5. Many professionals privately have begun to worry that the promotion of photography as an activity subversive of the traditional pretensions of art has gone so far that the public will forget that photography is a distinctive and exalted activity-in short, an art.
[结构简析] 复合句。句内三个that clause. 第一个是worry的宾从;第二个是so far that 的句型。第三个是forget 之宾从。
[参考译文] 许多专业摄影人员私下开始担忧,强调摄影是对传统艺术意图的颠覆活动的做法有些过分了,(活动的宣传走得太远)以致使公众忘记摄影是一种独特的高尚活动--总之,是一种艺术。
写作方法与文章大意
文章论及"摄影是否是艺术"问题,这样采用对比手法。

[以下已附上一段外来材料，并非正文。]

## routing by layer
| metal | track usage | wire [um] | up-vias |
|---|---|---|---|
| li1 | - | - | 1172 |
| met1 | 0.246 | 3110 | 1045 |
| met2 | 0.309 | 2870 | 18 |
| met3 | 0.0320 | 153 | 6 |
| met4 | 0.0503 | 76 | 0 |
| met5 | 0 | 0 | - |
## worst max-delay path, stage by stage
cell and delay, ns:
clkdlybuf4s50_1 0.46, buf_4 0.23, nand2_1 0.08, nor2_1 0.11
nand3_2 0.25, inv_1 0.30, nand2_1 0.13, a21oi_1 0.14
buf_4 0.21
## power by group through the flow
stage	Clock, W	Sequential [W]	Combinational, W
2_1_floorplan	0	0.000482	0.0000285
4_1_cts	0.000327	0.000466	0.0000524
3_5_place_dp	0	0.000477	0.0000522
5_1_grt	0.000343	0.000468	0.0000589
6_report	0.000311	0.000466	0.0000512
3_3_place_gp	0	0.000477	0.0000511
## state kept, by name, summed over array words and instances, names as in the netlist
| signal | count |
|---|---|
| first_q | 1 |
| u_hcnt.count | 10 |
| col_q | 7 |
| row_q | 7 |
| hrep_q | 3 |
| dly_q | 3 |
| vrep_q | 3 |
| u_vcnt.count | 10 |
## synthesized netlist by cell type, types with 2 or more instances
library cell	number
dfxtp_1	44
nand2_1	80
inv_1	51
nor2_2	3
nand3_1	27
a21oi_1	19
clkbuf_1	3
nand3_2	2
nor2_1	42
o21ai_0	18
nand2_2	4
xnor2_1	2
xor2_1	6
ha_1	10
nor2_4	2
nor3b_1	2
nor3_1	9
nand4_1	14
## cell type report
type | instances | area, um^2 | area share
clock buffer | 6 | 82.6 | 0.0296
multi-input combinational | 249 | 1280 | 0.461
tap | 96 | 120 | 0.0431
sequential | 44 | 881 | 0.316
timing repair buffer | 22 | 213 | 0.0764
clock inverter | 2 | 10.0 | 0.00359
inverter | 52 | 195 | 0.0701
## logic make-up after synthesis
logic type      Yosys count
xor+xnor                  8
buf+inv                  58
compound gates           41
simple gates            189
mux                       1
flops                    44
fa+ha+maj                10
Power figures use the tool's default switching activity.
[src/rtl/aes_pkg.sv]
// -----------------------------------------------------------------------------
// aes_pkg
//   Shared definitions for the iterative SubBytes engine:
//     - SBOX_FWD / SBOX_INV : AES S-box and inverse S-box as 8-bit constant tables
//     - sbox_lookup()       : single-byte substitution, forward or inverse
//     - sb_state_t          : engine FSM states
//   Build option: SUB_BYTES_INV_EN compiles in the inverse table. Without it only
//   the forward table exists and the inverse select is ignored.
// -----------------------------------------------------------------------------
package aes_pkg;

    typedef enum logic [1:0] {
        SB_IDLE = 2'd0,
        SB_BUSY = 2'd1,
        SB_DONE = 2'd2
    } sb_state_t;

`ifdef SUB_BYTES_INV_EN
    localparam bit INV_EN = 1'b1;
`else
    localparam bit INV_EN = 1'b0;
`endif

    localparam logic [7:0] SBOX_FWD [256] = '{
        8'h63, 8'h7c, 8'h77, 8'h7b, 8'hf2, 8'h6b, 8'h6f, 8'hc5, 8'h30, 8'h01, 8'h67, 8'h2b, 8'hfe, 8'hd7, 8'hab, 8'h76,
        8'hca, 8'h82, 8'hc9, 8'h7d, 8'hfa, 8'h59, 8'h47, 8'hf0, 8'had, 8'hd4, 8'ha2, 8'haf, 8'h9c, 8'ha4, 8'h72, 8'hc0,
        8'hb7, 8'hfd, 8'h93, 8'h26, 8'h36, 8'h3f, 8'hf7, 8'hcc, 8'h34, 8'ha5, 8'he5, 8'hf1, 8'h71, 8'hd8, 8'h31, 8'h15,
        8'h04, 8'hc7, 8'h23, 8'hc3, 8'h18, 8'h96, 8'h05, 8'h9a, 8'h07, 8'h12, 8'h80, 8'he2, 8'heb, 8'h27, 8'hb2, 8'h75,
        8'h09, 8'h83, 8'h2c, 8'h1a, 8'h1b, 8'h6e, 8'h5a, 8'ha0, 8'h52, 8'h3b, 8'hd6, 8'hb3, 8'h29, 8'he3, 8'h2f, 8'h84,
        8'h53, 8'hd1, 8'h00, 8'hed, 8'h20, 8'hfc, 8'hb1, 8'h5b, 8'h6a, 8'hcb, 8'hbe, 8'h39, 8'h4a, 8'h4c, 8'h58, 8'hcf,
        8'hd0, 8'hef, 8'haa, 8'hfb, 8'h43, 8'h4d, 8'h33, 8'h85, 8'h45, 8'hf9, 8'h02, 8'h7f, 8'h50, 8'h3c, 8'h9f, 8'ha8,
        8'h51, 8'ha3, 8'h40, 8'h8f, 8'h92, 8'h9d, 8'h38, 8'hf5, 8'hbc, 8'hb6, 8'hda, 8'h21, 8'h10, 8'hff, 8'hf3, 8'hd2,
        8'hcd, 8'h0c, 8'h13, 8'hec, 8'h5f, 8'h97, 8'h44, 8'h17, 8'hc4, 8'ha7, 8'h7e, 8'h3d, 8'h64, 8'h5d, 8'h19, 8'h73,
        8'h60, 8'h81, 8'h4f, 8'hdc, 8'h22, 8'h2a, 8'h90, 8'h88, 8'h46, 8'hee, 8'hb8, 8'h14, 8'hde, 8'h5e, 8'h0b, 8'hdb,
        8'he0, 8'h32, 8'h3a, 8'h0a, 8'h49, 8'h06, 8'h24, 8'h5c, 8'hc2, 8'hd3, 8'hac, 8'h62, 8'h91, 8'h95, 8'he4, 8'h79,
        8'he7, 8'hc8, 8'h37, 8'h6d, 8'h8d, 8'hd5, 8'h4e, 8'ha9, 8'h6c, 8'h56, 8'hf4, 8'hea, 8'h65, 8'h7a, 8'hae, 8'h08,
        8'hba, 8'h78, 8'h25, 8'h2e, 8'h1c, 8'ha6, 8'hb4, 8'hc6, 8'he8, 8'hdd, 8'h74, 8'h1f, 8'h4b, 8'hbd, 8'h8b, 8'h8a,
        8'h70, 8'h3e, 8'hb5, 8'h66, 8'h48, 8'h03, 8'hf6, 8'h0e, 8'h61, 8'h35, 8'h57, 8'hb9, 8'h86, 8'hc1, 8'h1d, 8'h9e,
        8'he1, 8'hf8, 8'h98, 8'h11, 8'h69, 8'hd9, 8'h8e, 8'h94, 8'h9b, 8'h1e, 8'h87, 8'he9, 8'hce, 8'h55, 8'h28, 8'hdf,
        8'h8c, 8'ha1, 8'h89, 8'h0d, 8'hbf, 8'he6, 8'h42, 8'h68, 8'h41, 8'h99, 8'h2d, 8'h0f, 8'hb0, 8'h54, 8'hbb, 8'h16
    };

`ifdef SUB_BYTES_INV_EN
    localparam logic [7:0] SBOX_INV [256] = '{
        8'h52, 8'h09, 8'h6a, 8'hd5, 8'h30, 8'h36, 8'ha5, 8'h38, 8'hbf, 8'h40, 8'ha3, 8'h9e, 8'h81, 8'hf3, 8'hd7, 8'hfb,
        8'h7c, 8'he3, 8'h39, 8'h82, 8'h9b, 8'h2f, 8'hff, 8'h87, 8'h34, 8'h8e, 8'h43, 8'h44, 8'hc4, 8'hde, 8'he9, 8'hcb,
        8'h54, 8'h7b, 8'h94, 8'h32, 8'ha6, 8'hc2, 8'h23, 8'h3d, 8'hee, 8'h4c, 8'h95, 8'h0b, 8'h42, 8'hfa, 8'hc3, 8'h4e,
        8'h08, 8'h2e, 8'ha1, 8'h66, 8'h28, 8'hd9, 8'h24, 8'hb2, 8'h76, 8'h5b, 8'ha2, 8'h49, 8'h6d, 8'h8b, 8'hd1, 8'h25,
        8'h72, 8'hf8, 8'hf6, 8'h64, 8'h86, 8'h68, 8'h98, 8'h16, 8'hd4, 8'ha4, 8'h5c, 8'hcc, 8'h5d, 8'h65, 8'hb6, 8'h92,
        8'h6c, 8'h70, 8'h48, 8'h50, 8'hfd, 8'hed, 8'hb9, 8'hda, 8'h5e, 8'h15, 8'h46, 8'h57, 8'ha7, 8'h8d, 8'h9d, 8'h84,
        8'h90, 8'hd8, 8'hab, 8'h00, 8'h8c, 8'hbc, 8'hd3, 8'h0a, 8'hf7, 8'he4, 8'h58, 8'h05, 8'hb8, 8'hb3, 8'h45, 8'h06,
        8'hd0, 8'h2c, 8'h1e, 8'h8f, 8'hca, 8'h3f, 8'h0f, 8'h02, 8'hc1, 8'haf, 8'hbd, 8'h03, 8'h01, 8'h13, 8'h8a, 8'h6b,
        8'h3a, 8'h91, 8'h11, 8'h41, 8'h4f, 8'h67, 8'hdc, 8'hea, 8'h97, 8'hf2, 8'hcf, 8'hce, 8'hf0, 8'hb4, 8'he6, 8'h73,
        8'h96, 8'hac, 8'h74, 8'h22, 8'he7, 8'had, 8'h35, 8'h85, 8'he2, 8'hf9, 8'h37, 8'he8, 8'h1c, 8'h75, 8'hdf, 8'h6e,
        8'h47, 8'hf1, 8'h1a, 8'h71, 8'h1d, 8'h29, 8'hc5, 8'h89, 8'h6f, 8'hb7, 8'h62, 8'h0e, 8'haa, 8'h18, 8'hbe, 8'h1b,
        8'hfc, 8'h56, 8'h3e, 8'h4b, 8'hc6, 8'hd2, 8'h79, 8'h20, 8'h9a, 8'hdb, 8'hc0, 8'hfe, 8'h78, 8'hcd, 8'h5a, 8'hf4,
        8'h1f, 8'hdd, 8'ha8, 8'h33, 8'h88, 8'h07, 8'hc7, 8'h31, 8'hb1, 8'h12, 8'h10, 8'h59, 8'h27, 8'h80, 8'hec, 8'h5f,
        8'h60, 8'h51, 8'h7f, 8'ha9, 8'h19, 8'hb5, 8'h4a, 8'h0d, 8'h2d, 8'he5, 8'h7a, 8'h9f, 8'h93, 8'hc9, 8'h9c, 8'hef,
        8'ha0, 8'he0, 8'h3b, 8'h4d, 8'hae, 8'h2a, 8'hf5, 8'hb0, 8'hc8, 8'heb, 8'hbb, 8'h3c, 8'h83, 8'h53, 8'h99, 8'h61,
        8'h17, 8'h2b, 8'h04, 8'h7e, 8'hba, 8'h77, 8'hd6, 8'h26, 8'he1, 8'h69, 8'h14, 8'h63, 8'h55, 8'h21, 8'h0c, 8'h7d
    };
`endif

    // Single-byte substitution. inv=1 selects the inverse table when it is built.
    function automatic logic [7:0] sbox_lookup(input logic [7:0] b, input logic inv);
`ifdef SUB_BYTES_INV_EN
        return inv ? SBOX_INV[b] : SBOX_FWD[b];
`else
        // Forward-only build: INV_EN is 0, so the select never changes the result.
        return (inv && INV_EN) ? 8'h00 : SBOX_FWD[b];
`endif
    endfunction

endpackage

一开始就讲述了19世纪摄影家为确立摄影是艺术而提出的种种依据,并把美术和摄影作比较,来反驳否定摄影的论点:忠于表象,以来机器,没有灵魂……
确立的艺术后,他们为摆脱油画那种矫饰的艺术意图而努力推崇"艺术越佳,对艺术传统意图破坏越大"的论点。作者把这些摄影家和抽象表现主义画家相提并论,把摄影和流行画等同;和古典现代主义画家和画相对抗。
最后结论是这种破坏传统艺术意图的活动不能走得太远,因为摄影毕竟是艺术,否则……。
答案祥解
1. C. 说明当代严肃的摄影家对摄影作为艺术的态度,并把他们这些态度放在历史的进程来观察。见文章大意。他们先为摄影是否是艺术而争辩,后为否定其艺术而努力。重点放在主题上。
A. 界定显得主义者对艺术的态度。 B. 解释摄影是如何作为美术出现的。第一段涉及,见难句译注2。 D. 界定当代严肃摄影家对待他们艺术所具有的各种观点,并评定每种观点的价值。这三项只是文内提到的某些方面,不是主要的。
2. D. 矛盾的。见难句译注3。
A. 客观的。 B. 机械的。 C. 表面的。
3. A. 他要列举这样艺术家的例子,他们象当代严肃的摄影家一样抛弃了传统上被接受的现代艺术目的。见第三段第二句:"举例说,这些认为通过拍照可以摆脱绘画所表现的艺术的矫饰的摄影家,使我们想起了那些抽象表现主义绘画的严肃的思想。"
B. 他想在抽象表现主义画家和古典现代主义画家之间找出相似点。 C. 他要在流行艺术家和其它艺术家之间作一个对比。 D. 他想解释为什么严肃摄影,象其它当代视觉形式一样不是艺术,而且也不应当充作艺术。
4. D. 摄影是一种艺术,可以和油画相比美。见难句译注2。
A. 他们强调摄影是使人们快乐的手段。 B. 是记录世界的艺术。 C. 摄影是公正观察世界的工具。